-1

I have a python script (written in Jupyter notebook) and I would like to run this script in Azure. The python script basically gets data from API source (which updated every 24 hours) and updates the SQL database which is Azure. So this automated python script will update the database table whenever it runs

Can someone please me with this?

Below is the python code i have written,

import pyodbc
import requests
import json 
import pandas as pd

responses = requests.get("https://data.buffalony.gov/resource/d6g9-xbgu.json")

crime_data = json.loads(responses.text)

dic = {}

dic = crime_data

df = pd.DataFrame.from_dict(dic)

dff = df[['case_number','day_of_week','incident_datetime','incident_description','incident_id','incident_type_primary']].copy()

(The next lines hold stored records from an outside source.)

This design comes from an exercise in tuning for small area and a short achievable clock period on the open sky130 flow, not from production work.
RTL that was checked went through simulation tests only; none was proved equivalent to the original.
Only the layout flow was run in runs 4 to 6; the RTL was not checked for function there.
Power figures rest on the tool's default switching activity, not on a simulated workload.

===== design/flow/config.mk =====
export PLATFORM = sky130hd
export DESIGN_NAME = axis_hdr_insert_top
export DESIGN_NICKNAME = axis_hdr_insert_top
export VERILOG_FILES = /design/flow/design.v
export SDC_FILE = /design/flow/constraint.sdc
export NUM_CORES = 4
export LEC_CHECK = 0
export CAP_MARGIN = 0
export CORE_MARGIN = 2
export CORE_UTILIZATION = 40
export CTS_CLUSTER_DIAMETER = 150
export CTS_CLUSTER_SIZE = 25
export GPL_ROUTABILITY_DRIVEN = 0
export SETUP_SLACK_MARGIN = 4.4
export SLEW_MARGIN = 0

===== design/flow/constraint.sdc =====
create_clock -name core_clock -period 7.0 [get_ports {clk}]
set_input_delay 1.4000 -clock core_clock [delete_from_list [all_inputs] [get_ports {clk}]]
set_output_delay 1.4000 -clock core_clock [all_outputs]
set_load 0.01 [all_outputs]

===== design/flow/design.v =====
module axis_hdr_insert_top (
	input          clk,
	input          rst_n,
	input          valid_in,
	input  [127:0] data_in,
	input  [15:0]  keep_in,
	input          last_in,
	output         ready_in,
	output         valid_out,
	output [127:0] data_out,
	output [15:0]  keep_out,
	output         last_out,
	input          ready_out,
	input          valid_insert,
	input  [127:0] data_insert,
	input  [15:0]  keep_insert,
	input  [3:0]   byte_insert_cnt,
	output         ready_insert
);
axi_stream_insert_header #(
	.DATA_WD      (128),
	.DATA_BYTE_WD (16),
	.BYTE_CNT_WD  (4)
) u_core (
	.clk             (clk),
	.rst_n           (rst_n),
	.valid_in        (valid_in),
	.data_in         (data_in),
	.keep_in         (keep_in),
	.last_in         (last_in),
	.ready_in        (ready_in),
	.valid_out       (valid_out),
	.data_out        (data_out),
	.keep_out        (keep_out),
	.last_out        (last_out),
	.ready_out       (ready_out),
	.valid_insert    (valid_insert),
	.data_insert     (data_insert),
	.keep_insert     (keep_insert),
	.byte_insert_cnt (byte_insert_cnt),
	.ready_insert    (ready_insert)
);
endmodule

module axi_stream_insert_header
#(
	parameter 						DATA_WD = 32,
	parameter 						DATA_BYTE_WD = DATA_WD / 8,
	parameter 						BYTE_CNT_WD = $clog2(DATA_BYTE_WD)
)(
	input 							clk,
	input 							rst_n,
	input 							valid_in,
	input 	[DATA_WD-1 : 0] 		data_in,
	input 	[DATA_BYTE_WD-1 : 0] 	keep_in,
	input 							last_in,
	output 							ready_in,
	output 							valid_out,
	output 	[DATA_WD-1 : 0] 		data_out,
	output 	[DATA_BYTE_WD-1 : 0] 	keep_out,
	output 							last_out,
	input 							ready_out,
	input 							valid_insert,
	input 	[DATA_WD-1 : 0] 		data_insert,
	input 	[DATA_BYTE_WD-1 : 0] 	keep_insert,
	input	[BYTE_CNT_WD-1 : 0]		byte_insert_cnt,
	output 							ready_insert
);
localparam NB = DATA_BYTE_WD;           
localparam SW = $clog2(NB + 1);         
reg				r_busy;          
reg				r_in_active1;
reg				r_in_active2;
reg				r_valid_out;
reg				r_last_out;
reg	[2:0]		r_cnt;           
reg				r_rot8;          
reg	[NB-1:0]	r_thdr;          
reg	[DATA_WD-1:0]		r_data;
reg	[DATA_WD-1:0]		r_data1;
reg	[NB-1:0]	r_keep;
reg	[NB-1:0]	r_keep1;
reg	[DATA_WD-1:0]		r_data_out;
reg	[NB-1:0]	r_keep_out;
wire w_insert_active = valid_insert & ~r_busy;
wire w_load         = r_busy ? valid_in : valid_insert;
wire w_in_active    = valid_in & r_busy;
wire w_hold         = ~w_load;
wire [NB-1:0] w_s0 = keep_insert;
wire w_c0_h = w_s0[0] | w_s0[1];
wire w_c0_l = w_s0[0] & w_s0[1];
wire w_c1_h = w_s0[2] | w_s0[3];
wire w_c1_l = w_s0[2] & w_s0[3];
wire w_c2_h = w_c0_h | w_c1_h;
wire w_c2_l = w_c0_h & w_c1_h;
wire w_c3_h = w_c0_l | w_c1_l;
wire w_c3_l = w_c0_l & w_c1_l;
wire w_c4_h = w_c3_h | w_c2_l;
wire w_c4_l = w_c3_h & w_c2_l;
wire w_c5_h = w_s0[4] | w_s0[5];
wire w_c5_l = w_s0[4] & w_s0[5];
wire w_c6_h = w_s0[6] | w_s0[7];
wire w_c6_l = w_s0[6] & w_s0[7];
wire w_c7_h = w_c5_h | w_c6_h;
wire w_c7_l = w_c5_h & w_c6_h;
wire w_c8_h = w_c5_l | w_c6_l;
wire w_c8_l = w_c5_l & w_c6_l;
wire w_c9_h = w_c8_h | w_c7_l;
wire w_c9_l = w_c8_h & w_c7_l;
wire w_c10_h = w_c2_h | w_c7_h;
wire w_c10_l = w_c2_h & w_c7_h;
wire w_c11_h = w_c4_l | w_c9_l;
wire w_c11_l = w_c4_l & w_c9_l;
wire w_c12_h = w_c11_h | w_c10_l;
wire w_c12_l = w_c11_h & w_c10_l;
wire w_c13_h = w_c4_h | w_c9_h;
wire w_c13_l = w_c4_h & w_c9_h;
wire w_c14_h = w_c3_l | w_c8_l;
wire w_c14_l = w_c3_l & w_c8_l;
wire w_c15_h = w_c14_h | w_c13_l;
wire w_c15_l = w_c14_h & w_c13_l;
wire w_c16_h = w_c13_h | w_c12_h;
wire w_c16_l = w_c13_h & w_c12_h;
wire w_c17_h = w_c15_h | w_c12_l;
wire w_c17_l = w_c15_h & w_c12_l;
wire w_c18_h = w_c15_l | w_c11_l;
wire w_c18_l = w_c15_l & w_c11_l;
wire w_c19_h = w_s0[8] | w_s0[9];
wire w_c19_l = w_s0[8] & w_s0[9];
wire w_c20_h = w_s0[10] | w_s0[11];
wire w_c20_l = w_s0[10] & w_s0[11];
wire w_c21_h = w_c19_h | w_c20_h;
wire w_c21_l = w_c19_h & w_c20_h;
wire w_c22_h = w_c19_l | w_c20_l;
wire w_c22_l = w_c19_l & w_c20_l;
wire w_c23_h = w_c22_h | w_c21_l;
wire w_c23_l = w_c22_h & w_c21_l;
wire w_c24_h = w_s0[12] | w_s0[13];
wire w_c24_l = w_s0[12] & w_s0[13];
wire w_c25_h = w_s0[14] | w_s0[15];
wire w_c25_l = w_s0[14] & w_s0[15];
wire w_c26_h = w_c24_h | w_c25_h;
wire w_c26_l = w_c24_h & w_c25_h;
wire w_c27_h = w_c24_l | w_c25_l;
wire w_c27_l = w_c24_l & w_c25_l;
wire w_c28_h = w_c27_h | w_c26_l;
wire w_c28_l = w_c27_h & w_c26_l;
wire w_c29_h = w_c21_h | w_c26_h;
wire w_c29_l = w_c21_h & w_c26_h;
wire w_c30_h = w_c23_l | w_c28_l;
wire w_c30_l = w_c23_l & w_c28_l;
wire w_c31_h = w_c30_h | w_c29_l;
wire w_c31_l = w_c30_h & w_c29_l;
wire w_c32_h = w_c23_h | w_c28_h;
wire w_c32_l = w_c23_h & w_c28_h;
wire w_c33_h = w_c22_l | w_c27_l;
wire w_c33_l = w_c22_l & w_c27_l;
wire w_c34_h = w_c33_h | w_c32_l;
wire w_c34_l = w_c33_h & w_c32_l;
wire w_c35_h = w_c32_h | w_c31_h;
wire w_c35_l = w_c32_h & w_c31_h;
wire w_c36_h = w_c34_h | w_c31_l;
wire w_c36_l = w_c34_h & w_c31_l;
wire w_c37_h = w_c34_l | w_c30_l;
wire w_c37_l = w_c34_l & w_c30_l;
wire w_c38_h = w_c10_h | w_c29_h;
wire w_c38_l = w_c10_h & w_c29_h;
wire w_c39_h = w_c17_l | w_c36_l;
wire w_c39_l = w_c17_l & w_c36_l;
wire w_c40_h = w_c39_h | w_c38_l;
wire w_c40_l = w_c39_h & w_c38_l;
wire w_c41_h = w_c16_l | w_c35_l;
wire w_c41_l = w_c16_l & w_c35_l;
wire w_c42_h = w_c18_l | w_c37_l;
wire w_c42_l = w_c18_l & w_c37_l;
wire w_c43_h = w_c42_h | w_c41_l;
wire w_c43_l = w_c42_h & w_c41_l;
wire w_c44_h = w_c41_h | w_c40_h;
wire w_c44_l = w_c41_h & w_c40_h;
wire w_c45_h = w_c43_h | w_c40_l;
wire w_c45_l = w_c43_h & w_c40_l;
wire w_c46_h = w_c43_l | w_c39_l;
wire w_c46_l = w_c43_l & w_c39_l;
wire w_c47_h = w_c16_h | w_c35_h;
wire w_c47_l = w_c16_h & w_c35_h;
wire w_c48_h = w_c18_h | w_c37_h;
wire w_c48_l = w_c18_h & w_c37_h;
wire w_c49_h = w_c48_h | w_c47_l;
wire w_c49_l = w_c48_h & w_c47_l;
wire w_c50_h = w_c17_h | w_c36_h;
wire w_c50_l = w_c17_h & w_c36_h;
wire w_c51_h = w_c14_l | w_c33_l;
wire w_c51_l = w_c14_l & w_c33_l;
wire w_c52_h = w_c51_h | w_c50_l;
wire w_c52_l = w_c51_h & w_c50_l;
wire w_c53_h = w_c50_h | w_c49_h;
wire w_c53_l = w_c50_h & w_c49_h;
wire w_c54_h = w_c52_h | w_c49_l;
wire w_c54_l = w_c52_h & w_c49_l;
wire w_c55_h = w_c52_l | w_c48_l;
wire w_c55_l = w_c52_l & w_c48_l;
wire w_c56_h = w_c47_h | w_c44_h;
wire w_c56_l = w_c47_h & w_c44_h;
wire w_c57_h = w_c53_h | w_c44_l;
wire w_c57_l = w_c53_h & w_c44_l;
wire w_c58_h = w_c53_l | w_c45_h;
wire w_c58_l = w_c53_l & w_c45_h;
wire w_c59_h = w_c54_h | w_c45_l;
wire w_c59_l = w_c54_h & w_c45_l;
wire w_c60_h = w_c54_l | w_c46_h;
wire w_c60_l = w_c54_l & w_c46_h;
wire w_c61_h = w_c55_h | w_c46_l;
wire w_c61_l = w_c55_h & w_c46_l;
wire w_c62_h = w_c55_l | w_c42_l;
wire w_c62_l = w_c55_l & w_c42_l;
wire [NB-1:0] w_srt = {w_c51_l, w_c62_l, w_c62_h, w_c61_l, w_c61_h, w_c60_l, w_c60_h, w_c59_l, w_c59_h, w_c58_l, w_c58_h, w_c57_l, w_c57_h, w_c56_l, w_c56_h, w_c38_h};
wire w_flag         = r_in_active1 & ~r_in_active2;
wire w_out_en       = w_flag | r_valid_out;
assign ready_insert = ~r_busy;
assign ready_in     = r_busy;
assign valid_out    = r_valid_out;
assign last_out     = r_last_out;
assign data_out     = r_data_out;
assign keep_out     = r_keep_out;
always @(posedge clk or negedge rst_n) begin
	if (!rst_n) begin
		r_busy         <= 1'b0;
		r_in_active1   <= 1'b0;
		r_in_active2   <= 1'b0;
		r_valid_out    <= 1'b0;
		r_last_out     <= 1'b0;
	end else begin
		if (w_insert_active)
			r_busy <= 1'b1;
		else if (last_in)
			r_busy <= 1'b0;
		r_in_active1 <= w_in_active;
		r_in_active2 <= r_in_active1;
		if (w_flag)
			r_valid_out <= 1'b1;
		else if (r_last_out)
			r_valid_out <= 1'b0;
		r_last_out <= r_valid_out & (r_cnt == 3'd4);
	end
end
always @(posedge clk) begin
	if (w_flag)
		r_cnt <= 3'd0;
	else
		r_cnt <= r_cnt + 3'd1;
	r_thdr <= ({NB{w_insert_active}} & w_srt) | ({NB{r_busy}} & r_thdr) |
	          ({NB{~valid_insert}} & r_thdr);
	r_rot8 <= (w_insert_active & w_srt[7] & ~w_srt[15]) | (r_busy & r_rot8) |
	          (~valid_insert & r_rot8);
	r_data <= ({DATA_WD{w_insert_active}} & data_insert) |
	          ({DATA_WD{w_in_active}} & data_in) |
	          ({DATA_WD{w_hold}} & r_data);
	r_keep <= ({NB{w_insert_active}} & keep_insert) |
	          ({NB{w_in_active}} & keep_in) |
	          ({NB{w_hold}} & r_keep);
	r_data1 <= r_data;
	r_keep1 <= r_keep;
end
wire [NB:1] w_t = r_thdr;        
wire [3:0]  w_rot;               
assign w_rot[3] = r_rot8;
assign w_rot[2] = (w_t[4] & ~w_t[8]) | (w_t[12] & ~w_t[16]);
assign w_rot[1] = (w_t[2] & ~w_t[4]) | (w_t[6] & ~w_t[8]) | (w_t[10] & ~w_t[12]) | (w_t[14] & ~w_t[16]);
assign w_rot[0] = (w_t[1] & ~w_t[2]) | (w_t[3] & ~w_t[4]) | (w_t[5] & ~w_t[6]) | (w_t[7] & ~w_t[8]) |
                  (w_t[9] & ~w_t[10]) | (w_t[11] & ~w_t[12]) | (w_t[13] & ~w_t[14]) | (w_t[15] & ~w_t[16]);
reg [DATA_WD-1:0] w_mix, w_r8, w_r4, w_r2, w_shift;
reg [NB-1:0]      w_kmix, w_k8, w_k4, w_k2, w_kshift;
integer j;
always @* begin
	for (j = 0; j < NB; j = j + 1) begin
		w_mix[8*j +: 8] = w_t[j+1] ? r_data1[8*j +: 8] : r_data[8*j +: 8];
		w_kmix[j]       = w_t[j+1] & r_keep1[j];
	end
	for (j = 0; j < NB; j = j + 1) begin
		w_r8[8*j +: 8] = w_rot[3] ? w_mix[8*((j+8)%NB) +: 8] : w_mix[8*j +: 8];
		w_k8[j]        = w_rot[3] ? w_kmix[(j+8)%NB] : w_kmix[j];
	end
	for (j = 0; j < NB; j = j + 1) begin
		w_r4[8*j +: 8] = w_rot[2] ? w_r8[8*((j+4)%NB) +: 8] : w_r8[8*j +: 8];
		w_k4[j]        = w_rot[2] ? w_k8[(j+4)%NB] : w_k8[j];
	end
	for (j = 0; j < NB; j = j + 1) begin
		w_r2[8*j +: 8] = w_rot[1] ? w_r4[8*((j+2)%NB) +: 8] : w_r4[8*j +: 8];
		w_k2[j]        = w_rot[1] ? w_k4[(j+2)%NB] : w_k4[j];
	end
	for (j = 0; j < NB; j = j + 1) begin
		w_shift[8*j +: 8] = w_rot[0] ? w_r2[8*((j+1)%NB) +: 8] : w_r2[8*j +: 8];
		w_kshift[j]       = w_rot[0] ? w_k2[(j+1)%NB] : w_k2[j];
	end
end
always @(posedge clk or negedge rst_n) begin
	if (!rst_n) begin
		r_data_out <= {DATA_WD{1'b0}};
		r_keep_out <= {NB{1'b0}};
	end else begin
		if (w_out_en)
			r_data_out <= w_shift;
		if (w_flag)
			r_keep_out <= {NB{1'b1}};
		else if ((r_cnt == 3'd4) && r_valid_out && ready_out)
			r_keep_out <= w_kshift;
	end
end
endmodule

connection = pyodbc.connect ('Driver={ODBC Driver 17 for SQL Server};Server=servername;Database=Databasename;UID=admin;PWD=admin')

cur = connection.cursor()

row = []

for i in range(dff.shape[0]):

   row.append(dff.iloc[i].tolist())

sql = '''\
INSERT INTO [dbo].[FF] ([case_number],[day_of_week],[incident_datetime],[incident_description],[incident_id],[incident_type_primary]) values (?,?,?,?,?,?)
'''

for i in range(dff.shape[0]):

   cur.execute(sql,row[i])

connection.commit()
Joel
  • 1,564
  • 7
  • 12
  • 20
mavles
  • 103
  • 1
  • 7

2 Answers2

0

I don't use azure and jupyter notebook but I think I have a solution If you leave your computer run all night change your code into this :

import time
import pyodbc
import requests
import json 
import pandas as pd
while 1:
    responses = requests.get("https://data.buffalony.gov/resource/d6g9-xbgu.json")

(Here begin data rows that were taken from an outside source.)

Source: an optimization exercise on an open RTL-to-GDS flow (aim: small area and a short achievable clock period). Production flows keep margins and buffers that such runs may drop. No functional check of the RTL was part of any run shown here. Power figures rest on the tool's default switching activity, not on a simulated workload.

### design/flow/design.v
module Sbox5 (
    input  [5:0] in,
    output reg [3:0] out
);
    reg [1:0] row;
    reg [3:0] column;
    always @(*) begin
        row = {in[5], in[0]};
        column = in[4:1];
        case (column)
            4'b0000 : case (row)
                        2'b00 :  out = 4'b0010;
                        2'b01 :  out = 4'b1110;
                        2'b10 :  out = 4'b0100;
                        2'b11 :  out = 4'b1011;
                     endcase
            4'b0001 : case (row)
                        2'b00 :  out = 4'b1100;
                        2'b01 :  out = 4'b1011;
                        2'b10 :  out = 4'b0010;
                        2'b11 :  out = 4'b1000;
                     endcase
            4'b0010 : case (row)
                        2'b00 :  out = 4'b0100;
                        2'b01 :  out = 4'b0010;
                        2'b10 :  out = 4'b0001;
                        2'b11 :  out = 4'b1100;
                     endcase
            4'b0011 : case (row)
                        2'b00 :  out = 4'b0001;
                        2'b01 :  out = 4'b1100;
                        2'b10 :  out = 4'b1011;
                        2'b11 :  out = 4'b0111;
                     endcase
            4'b0100 : case (row)
                        2'b00 :  out = 4'b0111;
                        2'b01 :  out = 4'b0100;
                        2'b10 :  out = 4'b1100;
                        2'b11 :  out = 4'b0001;
                     endcase
            4'b0101 : case (row)
                        2'b00 :  out = 4'b1010;
                        2'b01 :  out = 4'b0111;  
                        2'b10 :  out = 4'b1101;
                        2'b11 :  out = 4'b1110;
                     endcase
            4'b0110 : case (row)
                        2'b00 :  out = 4'b1011;
                        2'b01 :  out = 4'b1101;
                        2'b10 :  out = 4'b0111;
                        2'b11 :  out = 4'b0010;
                     endcase
            4'b0111 : case (row)
                        2'b00 :  out = 4'b0110;
                        2'b01 :  out = 4'b0001;
                        2'b10 :  out = 4'b1000;
                        2'b11 :  out = 4'b1101;
                     endcase
            4'b1000 : case (row)
                        2'b00 :  out = 4'b1000;
                        2'b01 :  out = 4'b0101;
                        2'b10 :  out = 4'b1111;
                        2'b11 :  out = 4'b0110;
                     endcase
            4'b1001 : case (row)
                        2'b00 :  out = 4'b0101;
                        2'b01 :  out = 4'b0000;
                        2'b10 :  out = 4'b1001;
                        2'b11 :  out = 4'b1111;
                     endcase
            4'b1010 : case (row)
                        2'b00 :  out = 4'b0011;
                        2'b01 :  out = 4'b1111;
                        2'b10 :  out = 4'b1100;
                        2'b11 :  out = 4'b0000;
                     endcase
            4'b1011 : case (row)
                        2'b00 :  out = 4'b1111;
                        2'b01 :  out = 4'b1100;
                        2'b10 :  out = 4'b0101;
                        2'b11 :  out = 4'b1001;
                     endcase
            4'b1100 : case (row)
                        2'b00 :  out = 4'b1101;
                        2'b01 :  out = 4'b0011;
                        2'b10 :  out = 4'b0110;
                        2'b11 :  out = 4'b1100;
                     endcase
            4'b1101 : case (row)
                        2'b00 :  out = 4'b0000;
                        2'b01 :  out = 4'b1001;
                        2'b10 :  out = 4'b0011;
                        2'b11 :  out = 4'b0100;
                     endcase
            4'b1110 : case (row)
                        2'b00 :  out = 4'b1110;
                        2'b01 :  out = 4'b1000;
                        2'b10 :  out = 4'b0000;
                        2'b11 :  out = 4'b0101;
                     endcase
            4'b1111 : case (row)
                        2'b00 :  out = 4'b1001;
                        2'b01 :  out = 4'b0110;
                        2'b10 :  out = 4'b1110;
                        2'b11 :  out = 4'b0011;
                     endcase
            default: out = 4'h0;
        endcase
    end
endmodule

    crime_data = json.loads(responses.text)

    dic = {}

    dic = crime_data

    df = pd.DataFrame.from_dict(dic)

    dff =  df    [['case_number','day_of_week','incident_datetime','incident_description','incident_i         d','incident_type_primary']].copy()

    connection = pyodbc.connect ('Driver={ODBC Driver 17 for SQL Server};Server=servername;Database=Databasename;UID=admin;PWD=admin')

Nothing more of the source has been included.